Time to reflect on Google Refine in so far as it relates to the RDF extension produced by DERI Researcher/ Linked Data Technologist Richard Cyganiak and DERI Research Master Student Fadi Maali, which debuted a couple months back. The RDF Extension adds a graphical user interface for exporting Refine project data in RDF format, and the pairing is worth a closer look by the enterprise community.
Refine – the messy data-cleanup tool once known as Freebase Gridworks, prior to Google’s acquisition of MetaWeb – has an established reputation in open government data and journalism communities, and the RDF Extension certainly has application there. But the Excel-laden enterprise also should consider how it can profit from the matched capabilities, too. Think of how much critical business information is locked inside uncommunicative Excel spreadsheets – reams and reams of them – and individual databases. Refine presents an opportunity to take in that data and clean it up (something Excel itself isn’t particularly focused on) and, with the RDF extension, to free it from its silos, integrate it with other data sets, and just plain open the door to getting a whole lot more use out of it.
This can be an important piece, then, of the bigger notion of the enterprise data space, where there’s a single way to access, query and search data that now lives in its own little pockets. “It seems RDF is a great technology for implementing this sort of abstract idea of the enterprise data space,” Cyganiak says.
To get to the point where dashboards and custom portals can surface information over integrated RDF data stores for average business users will require more than the piece of the equation that Refine and the RDF extension offer, but it’s an important step to reaching the goal. “The extension is part of a bigger story to make big difference,” he says.
There’s more motivation now than ever to get spreadsheet data into RDF triple stores. In the last few years, Cyganiak points out, triple stores have become easier to set up, more scalable, and more stable, and that’s been accompanied by an “immensely more useful” SPARQL 1.1 language for querying data sets. SPARQL 1.1 is still officially a work in progress, he notes, but several vendors have preliminary support for it.
“Getting all your data into triple stores gets easier and with SPARQL you really get interesting and powerful interrogation of this data,” he says. What’s still a stumbling block, after getting cleansed spreadsheet information into RDF format and integrated: SPARQL is complex.

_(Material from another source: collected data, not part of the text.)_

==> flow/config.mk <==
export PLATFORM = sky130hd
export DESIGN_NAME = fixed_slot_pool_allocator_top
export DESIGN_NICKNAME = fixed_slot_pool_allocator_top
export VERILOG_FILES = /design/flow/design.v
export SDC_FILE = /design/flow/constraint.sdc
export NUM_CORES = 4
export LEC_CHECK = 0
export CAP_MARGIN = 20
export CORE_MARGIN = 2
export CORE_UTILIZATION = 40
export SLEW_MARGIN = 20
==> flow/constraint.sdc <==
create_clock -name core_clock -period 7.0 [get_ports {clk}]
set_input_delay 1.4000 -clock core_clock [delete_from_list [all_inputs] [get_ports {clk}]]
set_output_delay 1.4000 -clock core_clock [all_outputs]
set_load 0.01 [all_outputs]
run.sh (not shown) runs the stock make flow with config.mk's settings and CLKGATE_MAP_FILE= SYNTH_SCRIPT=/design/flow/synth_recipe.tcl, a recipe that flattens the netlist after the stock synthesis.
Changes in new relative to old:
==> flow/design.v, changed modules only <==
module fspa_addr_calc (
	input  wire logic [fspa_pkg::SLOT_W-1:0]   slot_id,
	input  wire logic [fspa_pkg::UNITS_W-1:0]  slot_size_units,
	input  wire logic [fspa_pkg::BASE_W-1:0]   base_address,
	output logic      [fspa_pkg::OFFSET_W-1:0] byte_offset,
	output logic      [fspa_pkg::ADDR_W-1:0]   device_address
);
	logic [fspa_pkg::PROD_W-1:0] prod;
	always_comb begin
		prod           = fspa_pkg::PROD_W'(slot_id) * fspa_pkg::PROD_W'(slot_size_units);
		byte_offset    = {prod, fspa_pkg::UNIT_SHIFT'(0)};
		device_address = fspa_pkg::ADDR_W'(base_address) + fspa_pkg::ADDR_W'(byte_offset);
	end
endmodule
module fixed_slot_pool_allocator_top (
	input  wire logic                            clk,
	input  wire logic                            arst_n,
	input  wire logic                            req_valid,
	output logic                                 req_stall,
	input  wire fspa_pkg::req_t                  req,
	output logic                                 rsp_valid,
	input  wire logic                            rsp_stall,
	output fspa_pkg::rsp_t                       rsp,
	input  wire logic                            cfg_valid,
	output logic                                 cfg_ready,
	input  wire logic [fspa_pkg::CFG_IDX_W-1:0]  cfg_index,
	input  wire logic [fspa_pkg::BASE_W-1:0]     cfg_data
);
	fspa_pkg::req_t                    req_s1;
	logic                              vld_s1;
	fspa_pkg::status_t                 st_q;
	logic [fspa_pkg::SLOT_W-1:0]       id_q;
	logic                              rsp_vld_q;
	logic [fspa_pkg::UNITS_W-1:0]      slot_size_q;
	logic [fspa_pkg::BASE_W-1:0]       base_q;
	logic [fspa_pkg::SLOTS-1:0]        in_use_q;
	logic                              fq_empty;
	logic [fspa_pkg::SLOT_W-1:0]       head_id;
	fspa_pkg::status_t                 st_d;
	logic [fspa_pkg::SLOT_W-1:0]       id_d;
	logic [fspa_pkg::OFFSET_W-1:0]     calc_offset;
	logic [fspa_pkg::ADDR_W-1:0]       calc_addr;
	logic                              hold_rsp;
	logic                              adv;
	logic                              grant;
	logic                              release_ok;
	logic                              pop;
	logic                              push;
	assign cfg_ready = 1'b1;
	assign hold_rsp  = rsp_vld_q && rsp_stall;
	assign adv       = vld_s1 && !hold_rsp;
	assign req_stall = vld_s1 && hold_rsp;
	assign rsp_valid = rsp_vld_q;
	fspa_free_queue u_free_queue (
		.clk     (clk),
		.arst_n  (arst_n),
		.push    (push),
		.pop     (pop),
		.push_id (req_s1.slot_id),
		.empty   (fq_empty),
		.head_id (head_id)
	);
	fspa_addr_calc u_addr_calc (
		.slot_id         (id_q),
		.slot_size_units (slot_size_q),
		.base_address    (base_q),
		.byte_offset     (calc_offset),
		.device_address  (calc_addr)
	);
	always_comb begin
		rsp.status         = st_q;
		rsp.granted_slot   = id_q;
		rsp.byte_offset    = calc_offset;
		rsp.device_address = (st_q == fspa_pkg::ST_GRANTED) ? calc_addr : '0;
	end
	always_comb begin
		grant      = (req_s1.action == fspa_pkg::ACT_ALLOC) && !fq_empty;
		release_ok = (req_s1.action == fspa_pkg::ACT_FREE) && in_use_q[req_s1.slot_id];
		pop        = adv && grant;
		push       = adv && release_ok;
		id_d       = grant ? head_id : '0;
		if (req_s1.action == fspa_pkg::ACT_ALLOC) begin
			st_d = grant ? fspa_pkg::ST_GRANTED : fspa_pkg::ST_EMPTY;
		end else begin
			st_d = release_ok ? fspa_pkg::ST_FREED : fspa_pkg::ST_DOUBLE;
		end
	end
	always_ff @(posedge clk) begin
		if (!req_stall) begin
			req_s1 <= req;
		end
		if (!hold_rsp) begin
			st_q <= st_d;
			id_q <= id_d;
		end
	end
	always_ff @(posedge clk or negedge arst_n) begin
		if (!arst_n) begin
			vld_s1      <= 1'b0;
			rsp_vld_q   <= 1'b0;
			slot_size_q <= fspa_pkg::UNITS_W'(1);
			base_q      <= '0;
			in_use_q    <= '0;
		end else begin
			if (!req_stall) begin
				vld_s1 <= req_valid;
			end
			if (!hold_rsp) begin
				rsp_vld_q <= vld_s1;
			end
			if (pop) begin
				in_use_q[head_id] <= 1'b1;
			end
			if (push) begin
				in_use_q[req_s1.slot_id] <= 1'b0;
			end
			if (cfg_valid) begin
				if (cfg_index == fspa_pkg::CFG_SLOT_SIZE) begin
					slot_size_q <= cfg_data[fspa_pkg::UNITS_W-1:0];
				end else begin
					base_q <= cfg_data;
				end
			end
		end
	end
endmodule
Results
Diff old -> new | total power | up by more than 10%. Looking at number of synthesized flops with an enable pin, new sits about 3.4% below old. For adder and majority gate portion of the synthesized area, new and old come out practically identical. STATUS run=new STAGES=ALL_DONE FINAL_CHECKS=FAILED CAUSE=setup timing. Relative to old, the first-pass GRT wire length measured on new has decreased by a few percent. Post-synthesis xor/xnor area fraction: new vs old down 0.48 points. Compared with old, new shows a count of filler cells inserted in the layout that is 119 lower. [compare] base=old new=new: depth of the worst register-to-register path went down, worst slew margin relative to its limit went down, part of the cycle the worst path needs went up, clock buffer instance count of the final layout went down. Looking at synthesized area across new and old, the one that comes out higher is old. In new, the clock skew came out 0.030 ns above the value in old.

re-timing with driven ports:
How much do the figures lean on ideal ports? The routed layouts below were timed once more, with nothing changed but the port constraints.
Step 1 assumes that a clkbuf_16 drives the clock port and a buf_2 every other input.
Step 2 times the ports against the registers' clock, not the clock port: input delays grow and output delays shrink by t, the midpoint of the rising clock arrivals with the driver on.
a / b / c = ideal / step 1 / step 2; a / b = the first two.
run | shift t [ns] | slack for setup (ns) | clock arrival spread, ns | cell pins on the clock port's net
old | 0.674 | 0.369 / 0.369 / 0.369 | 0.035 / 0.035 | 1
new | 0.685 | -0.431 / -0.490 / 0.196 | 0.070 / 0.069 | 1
From an optimization exercise on the open Yosys and OpenROAD flow, aimed at a short achievable clock period and few clock cycles; shortcuts taken in it are not production practice. Only simulation tests tie the RTL to the original design; equivalence was not proved.

==> flow/design.v <==
package cpuPkg;
	localparam int wordW = 16;
	localparam int opW = 5;
	localparam int regSelW = 3;
	localparam int numRegs = 8;
	localparam int immW = 8;
	localparam int labelW = 11;
	localparam int imemDepth = 64;
	localparam int dmemDepth = 64;
	localparam int memAddrW = 6;
	localparam logic [memAddrW-1:0] spReset = 6'd63;  
	localparam logic [opW-1:0] opPush = 5'b00000;
	localparam logic [opW-1:0] opPop  = 5'b00001;
	localparam logic [opW-1:0] opAdd  = 5'b00010;
	localparam logic [opW-1:0] opOr   = 5'b00011;
	localparam logic [opW-1:0] opNot  = 5'b00100;
	localparam logic [opW-1:0] opNeg  = 5'b00101;
	localparam logic [opW-1:0] opInc  = 5'b00110;
	localparam logic [opW-1:0] opDec  = 5'b00111;
	localparam logic [opW-1:0] opCall = 5'b01000;
	localparam logic [opW-1:0] opRet  = 5'b01001;
	localparam logic [opW-1:0] opLdi  = 5'b01010;
	localparam logic [3:0] ccAlways = 4'd0;
	localparam logic [3:0] ccZ  = 4'd1;
	localparam logic [3:0] ccNz = 4'd2;
	localparam logic [3:0] ccC  = 4'd3;
	localparam logic [3:0] ccNc = 4'd4;
	localparam logic [3:0] ccS  = 4'd5;
	localparam logic [3:0] ccNs = 4'd6;
	localparam logic [3:0] ccV  = 4'd7;
	localparam logic [3:0] ccNv = 4'd8;
	localparam logic [2:0] passX = 3'd0;
	localparam logic [2:0] add   = 3'd1;
	localparam logic [2:0] orOp  = 3'd2;
	localparam logic [2:0] notX  = 3'd3;
	localparam logic [2:0] negX  = 3'd4;
	localparam logic [2:0] incX  = 3'd5;
	localparam logic [2:0] decX  = 3'd6;
	localparam logic [1:0] pcNext  = 2'd0;
	localparam logic [1:0] pcLabel = 2'd1;
	localparam logic [1:0] pcStack = 2'd2;
	localparam int flagZ = 3;
	localparam int flagC = 2;
	localparam int flagS = 1;
	localparam int flagV = 0;
endpackage
This is an optimization exercise on Yosys and OpenROAD, whose aim is small area, a short achievable clock period and few clock cycles per item, not a production implementation. At most, simulation tests tie the RTL to the original design; equivalence was not proved. Power figures rest on the tool's default switching activity, not on a simulated workload.

==> inputs of 04-25 <==
// bicubic_resampler
module bicubic_resampler #(
    parameter int LEN_W = bicubic_pkg::LEN_W
) (
    input  wire logic              CLK,
    input  wire logic              RST,
    input  wire logic              start_i,
    input  wire logic [LEN_W-1:0]  src_len_i,
    input  wire logic [LEN_W-1:0]  dst_len_i,
    input  wire logic              src_valid_i,
    input  wire bicubic_pkg::pix_t src_pix_i,
    output logic                   src_ready_o,
    output logic                   out_valid_o,
    output bicubic_pkg::pix_t      out_pix_o,
    input  wire logic              out_ready_i,
    output logic                   done_o
);
    localparam int QN = 7;   
    logic             busy;        
    logic             done_r;
    logic [LEN_W-1:0] den;         
    logic [LEN_W-1:0] src_left;    
    logic             sl_nz;       
    logic [7:0]       nb;          
    logic             nbv;         
    logic             srdy;        
    logic [LEN_W-1:0] out_left;    
    logic             ol_nz;       
    logic             k8;          
    logic             loaded;      
    logic             filling;     
    logic [1:0]       fsh;         
    logic             out0;        
    logic             prep;        
    logic [QN-1:0]    oc;          
    logic [1:0]       dcnt;        
    logic             ddone;       
    logic [7:0]       kq;          
    logic [LEN_W-1:0] rr;          
    logic [7:0]       xr;          
    logic [7:0]       xn;          
    logic [LEN_W-1:0] en;          
    logic             sh;          
    logic [7:0]         p1, p2, p3;
    logic signed [10:0] ca;
    logic signed [9:0]  cs;        
    logic signed [8:0]  cc;
    logic signed [10:0] pa;        
    logic start_go, pop, iss0, issr, iss, run, avail, step, take, win_sh, use_nb;
    logic [7:0] npix;
    logic [7:0] x_in;
    assign start_go = start_i && !busy;
    assign pop      = out_valid_o && out_ready_i;
    assign run    = prep && ol_nz && !oc[QN-1];
    assign avail  = nbv || !sl_nz;
    assign src_ready_o = srdy;
    assign take   = srdy && src_valid_i;
    assign step   = filling && avail;                     
  ...
Settings: LEC_CHECK=0, ABC_CLOCK_PERIOD_IN_PS=4000, CAP_MARGIN=20, CORE_MARGIN=2, CORE_UTILIZATION=40, SETUP_SLACK_MARGIN=5, SLEW_MARGIN=20, SYNTH_HIERARCHICAL=1; clock period 10.0 ns.
standard.sh (not shown) runs the stock make flow with config.mk's settings and CLKGATE_MAP_FILE= SYNTH_SCRIPT=/design/flow/synth_recipe.tcl, a recipe that flattens the netlist after the stock synthesis.
==> flow/flow/run.sh <==
#!/bin/bash
set -euo pipefail
sed 's/ SETUP_SLACK_MARGIN=[0-9.]* / SETUP_SLACK_MARGIN=6.6 /' standard.sh > standard_margin.sh
grep -q 'SETUP_SLACK_MARGIN=6.6' standard_margin.sh
bash standard_margin.sh > standard.log 2>&1
==> 08-01 (differences from 04-25) <==
--- a/flow/design.v
+++ b/flow/design.v
@@ -881,13 +881,13 @@
 `default_nettype wire
 `timescale 1ns/1ps
 `default_nettype none
 module bicubic_pnext (
     input wire [7:0] p2,
     input wire [7:0] p3,
-    input wire [7:0] n,
+    input wire [9:0] n3,
     output wire [10:0] pn
 );
     wire t1;
     wire t2;
     wire t3;
     wire t4;
@@ -935,52 +935,41 @@
     wire t46;
     wire t47;
     wire t48;
     wire t49;
     wire t50;
     wire t51;
-    wire t52;
-    wire t53;
-    wire t54;
-    wire t55;
-    wire t56;
-    wire t57;
-    wire t58;
-    wire t59;
-    assign t1 = ~p3[2];
-    csa_ha ht2 (.a(p3[0]), .b(p3[1]), .s(t2), .co(t3));
-    csa_fa ft4 (.a(p3[1]), .b(~n[1]), .c(~n[2]), .s(t4), .co(t5));
-    csa_fa ft6 (.a(p3[2]), .b(p3[2]), .c(p3[3]), .s(t6), .co(t7));
-    csa_ha ht8 (.a(~n[2]), .b(~n[3]), .s(t8), .co(t9));
-    csa_fa ft10 (.a(p3[3]), .b(p3[4]), .c(~n[3]), .s(t10), .co(t11));
-    csa_ha ht12 (.a(~n[4]), .b(~p2[4]), .s(t12), .co(t13));
-    csa_fa ft14 (.a(p3[4]), .b(p3[5]), .c(~n[4]), .s(t14), .co(t15));
-    csa_ha ht16 (.a(~n[5]), .b(~p2[5]), .s(t16), .co(t17));
-    csa_fa ft18 (.a(p3[5]), .b(p3[6]), .c(~n[5]), .s(t18), .co(t19));
-    csa_ha ht20 (.a(~n[6]), .b(~p2[6]), .s(t20), .co(t21));
-    csa_fa ft22 (.a(p3[6]), .b(p3[7]), .c(~n[6]), .s(t22), .co(t23));
-    csa_ha ht24 (.a(~n[7]), .b(~p2[7]), .s(t24), .co(t25));
-    csa_ha ht26 (.a(~n[0]), .b(~n[1]), .s(t26), .co(t27));
-    csa_fa ft28 (.a(~p2[2]), .b(t1), .c(t3), .s(t28), .co(t29));
-    csa_fa ft30 (.a(~p2[3]), .b(t8), .c(t5), .s(t30), .co(t31));
-    csa_fa ft32 (.a(t9), .b(t12), .c(t7), .s(t32), .co(t33));
-    csa_fa ft34 (.a(t13), .b(t16), .c(t11), .s(t34), .co(t35));
-    csa_fa ft36 (.a(t17), .b(t20), .c(t15), .s(t36), .co(t37));
-    csa_fa ft38 (.a(t21), .b(t24), .c(t19), .s(t38), .co(t39));
-    csa_fa ft40 (.a(p3[7]), .b(~n[7]), .c(t25), .s(t40), .co(t41));
-    csa_ha ht42 (.a(p3[0]), .b(~n[0]), .s(t42), .co(t43));
-    csa_fa ft44 (.a(~p2[1]), .b(t2), .c(t26), .s(t44), .co(t45));
-    csa_fa ft46 (.a(t27), .b(t4), .c(t28), .s(t46), .co(t47));
-    csa_fa ft48 (.a(t6), .b(t29), .c(t30), .s(t48), .co(t49));
-    csa_fa ft50 (.a(t10), .b(t31), .c(t32), .s(t50), .co(t51));
-    csa_fa ft52 (.a(t14), .b(t33), .c(t34), .s(t52), .co(t53));
-    csa_fa ft54 (.a(t18), .b(t35), .c(t36), .s(t54), .co(t55));
-    csa_fa ft56 (.a(t22), .b(t37), .c(t38), .s(t56), .co(t57));
-    csa_fa ft58 (.a(t23), .b(t40), .c(t39), .s(t58), .co(t59));
-    wire [10:0] ra = {1'b1, t59, t57, t55, t53, t51, t49, t47, t45, t43, t42};
-    wire [10:0] rb = {1'b0, t41, t58, t56, t54, t52, t50, t48, t46, t44, ~p2[0]};
+    assign t1 = ~p3[1];
+    assign t2 = ~p3[7];
+    assign t3 = ~~n3[9];
+    csa_ha ht4 (.a(p3[1]), .b(p3[1]), .s(t4), .co(t5));
+    csa_ha ht6 (.a(p3[2]), .b(p3[3]), .s(t6), .co(t7));
+    csa_ha ht8 (.a(p3[3]), .b(p3[4]), .s(t8), .co(t9));
+    csa_ha ht10 (.a(p3[4]), .b(p3[5]), .s(t10), .co(t11));
+    csa_ha ht12 (.a(p3[5]), .b(p3[6]), .s(t12), .co(t13));
+    csa_ha ht14 (.a(p3[6]), .b(p3[7]), .s(t14), .co(t15));
+    csa_ha ht16 (.a(p3[0]), .b(~n3[1]), .s(t16), .co(t17));
+    csa_fa ft18 (.a(p3[2]), .b(~n3[2]), .c(~p2[2]), .s(t18), .co(t19));
+    csa_fa ft20 (.a(~n3[3]), .b(~p2[3]), .c(t5), .s(t20), .co(t21));
+    csa_fa ft22 (.a(~n3[4]), .b(~p2[4]), .c(t7), .s(t22), .co(t23));
+    csa_fa ft24 (.a(~n3[5]), .b(~p2[5]), .c(t9), .s(t24), .co(t25));
+    csa_fa ft26 (.a(~n3[6]), .b(~p2[6]), .c(t11), .s(t26), .co(t27));
+    csa_fa ft28 (.a(~n3[7]), .b(~p2[7]), .c(t13), .s(t28), .co(t29));
+    csa_ha ht30 (.a(~n3[8]), .b(t2), .s(t30), .co(t31));
+    csa_ha ht32 (.a(p3[0]), .b(~n3[0]), .s(t32), .co(t33));
+    csa_fa ft34 (.a(~p2[1]), .b(t1), .c(t16), .s(t34), .co(t35));
+    csa_fa ft36 (.a(t17), .b(t4), .c(t18), .s(t36), .co(t37));
+    csa_fa ft38 (.a(t6), .b(t19), .c(t20), .s(t38), .co(t39));
+    csa_fa ft40 (.a(t8), .b(t21), .c(t22), .s(t40), .co(t41));
+    csa_fa ft42 (.a(t10), .b(t23), .c(t24), .s(t42), .co(t43));
+    csa_fa ft44 (.a(t12), .b(t25), .c(t26), .s(t44), .co(t45));
+    csa_fa ft46 (.a(t14), .b(t27), .c(t28), .s(t46), .co(t47));
+    csa_fa ft48 (.a(t15), .b(t30), .c(t29), .s(t48), .co(t49));
+    csa_fa ft50 (.a(p3[7]), .b(t3), .c(t31), .s(t50), .co(t51));
+    wire [10:0] ra = {t51, t49, t47, t45, t43, t41, t39, t37, t35, t33, t32};
+    wire [10:0] rb = {~n3[9], t50, t48, t46, t44, t42, t40, t38, t36, t34, ~p2[0]};
     assign pn = ra + rb;
 endmodule
 `default_nettype wire
 `timescale 1ns/1ps
 `default_nettype none
 module bicubic_resampler #(
@@ -1003,12 +992,13 @@
     logic             busy;        
     logic             done_r;
     logic [LEN_W-1:0] den;         
     logic [LEN_W-1:0] src_left;    
     logic             sl_nz;       
     logic [7:0]       nb;          
+    logic [9:0]       nb3;         
     logic             nbv;         
     logic             srdy;        
     logic [LEN_W-1:0] out_left;    
     logic             ol_nz;       
     logic             k8;          
     logic             loaded;      
@@ -1048,18 +1038,20 @@
     assign npix   = nbv ? nb : p3;
     assign x_in   = out0 ? xr : 8'd0;
     logic [LEN_W+1:0] sd;          
     logic [LEN_W+3:0] u1, ua, ub;  
     logic [LEN_W-1:0] r1, r2;
     logic             q1, q2;
+    logic [LEN_W-1:0] dme;         
     always_comb begin
         sd = {1'b0, src_len_i, 1'b0} + {2'b01, ~dst_len_i};
         u1 = {3'b0, en, 1'b0} - {4'b0, den};
         ub = {2'b0, en, 2'b0} - {4'b0, den};
         ua = {2'b0, en, 2'b0} - {3'b0, den, 1'b0} - {4'b0, den};
         q1 = !u1[LEN_W+3];
+        dme = den - en;
         r1 = q1 ? u1[LEN_W-1:0] : {en[LEN_W-2:0], 1'b0};
         if (q1) begin
             q2 = !ua[LEN_W+3];
             r2 = q2 ? ua[LEN_W-1:0] : {u1[LEN_W-2:0], 1'b0};
         end else begin
             q2 = !ub[LEN_W+3];
@@ -1136,14 +1128,17 @@
         out0  <= out0_n;
         ddone <= ddone_n;
         sl_nz <= sl_nz_n;
         nbv   <= nbv_n;
         ol_nz <= ol_nz_n;
         sh    <= sh_n;
-        if (take) nb <= src_pix_i;
-        if (dlast && !k8) den <= LEN_W'(den - r1);
+        if (take) begin
+            nb  <= src_pix_i;
+            nb3 <= {1'b0, src_pix_i, 1'b0} + {2'b0, src_pix_i};
+        end
+        if (dlast && !k8) den <= q1 ? LEN_W'({dme, 1'b0}) : LEN_W'(den - {en[LEN_W-2:0], 1'b0});
         if (start_go) begin
             den      <= dst_len_i - 1'b1;
             k8       <= (src_len_i == dst_len_i);
             src_left <= src_len_i;
             out_left <= dst_len_i;
             loaded   <= 1'b0;
@@ -1179,13 +1174,13 @@
         end
     end
     logic signed [10:0] na, npb;
     logic signed [9:0]  ns;
     logic signed [8:0]  nc;
     bicubic_coef u_coef (.p1(p1), .p2(p2), .p3(p3), .n(npix), .pa(pa), .a(na), .s(ns), .c(nc));
-    bicubic_pnext u_pnext (.p2(p2), .p3(p3), .n(nb), .pn(npb));
+    bicubic_pnext u_pnext (.p2(p2), .p3(p3), .n3(nb3), .pn(npb));
     always_ff @(posedge CLK) begin
         if (step && !loaded) begin
             p1 <= nb;
             p2 <= nb;
             p3 <= nb;
             ca <= '0;
--- a/flow/config.mk
+++ b/flow/config.mk
@@ -5,10 +5,10 @@
 export SDC_FILE = /design/flow/constraint.sdc
 export NUM_CORES = 4
 export LEC_CHECK = 0
 export ABC_CLOCK_PERIOD_IN_PS = 4000
 export CAP_MARGIN = 20
 export CORE_MARGIN = 2
-export CORE_UTILIZATION = 40
+export CORE_UTILIZATION = 55
 export SETUP_SLACK_MARGIN = 5
 export SLEW_MARGIN = 20
 export SYNTH_HIERARCHICAL = 1
==> summary.txt <==
- In 04-25 the clock skew is higher than in 08-01, by 0.0039 ns.
- Against 08-01, the worst hold slack of 04-25 is lower by 0.0032 ns.
- Between 04-25 and 08-01, the lower routed wire length is in 08-01 (gap about 0.5%, measured against 08-01).
- Clock power: 04-25 is smaller than 08-01 (about 7%).
- Between 08-01 and 04-25, the lower register-to-register slack is in 04-25 (gap 0.27 ns).
- Against 04-25, the synthesized cell count of 08-01 is higher by 5.2%.
- Between 08-01 and 04-25, the lower combinational power is in 04-25 (gap about 0.8%, measured against 04-25).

It’s a good tool for software developers and data analysts, but the general business user “would benefit a lot from a good user interface that makes it easy to create their own reports and show information on dashboards. …Easily building powerful interfaces, visualization and so on over triple stores is something where we see a big opportunity to make a big difference.”
Good news for getting going in this direction is that so far, Cyganiak hasn’t experienced or heard of any issues where conversions of data sets – including spreadsheets with thousands of rows – to RDF from Google Refine have met any hiccups. “That’s not a big data set in the big picture but it is a big spreadsheet task,” he says. “In our experience it works and it scales. This is not the technology for processing millions of records, no, but spreadsheets you download from somewhere or just have on the desktop, they will work.”
Planned for this month is an update for the RDF extension that will make it possible to first reconcile data from a spreadsheet against a reference data set before conversion. When users put together data from a number of sources, it’s important that the data lines up on shared entities — that the references to them are reconciled, so that you can connect Person A on one spreadsheet to data about Person A on another, for instance. “You want to reconcile these sort of references to the same entity from different data sources,” he says. With the update it will be easier to match them against an existing master data list, such as a master list of customers.
Says Cyganiak, “This will help the task of making sure that multiple data sources actually match up once you’ve converted to RDF.”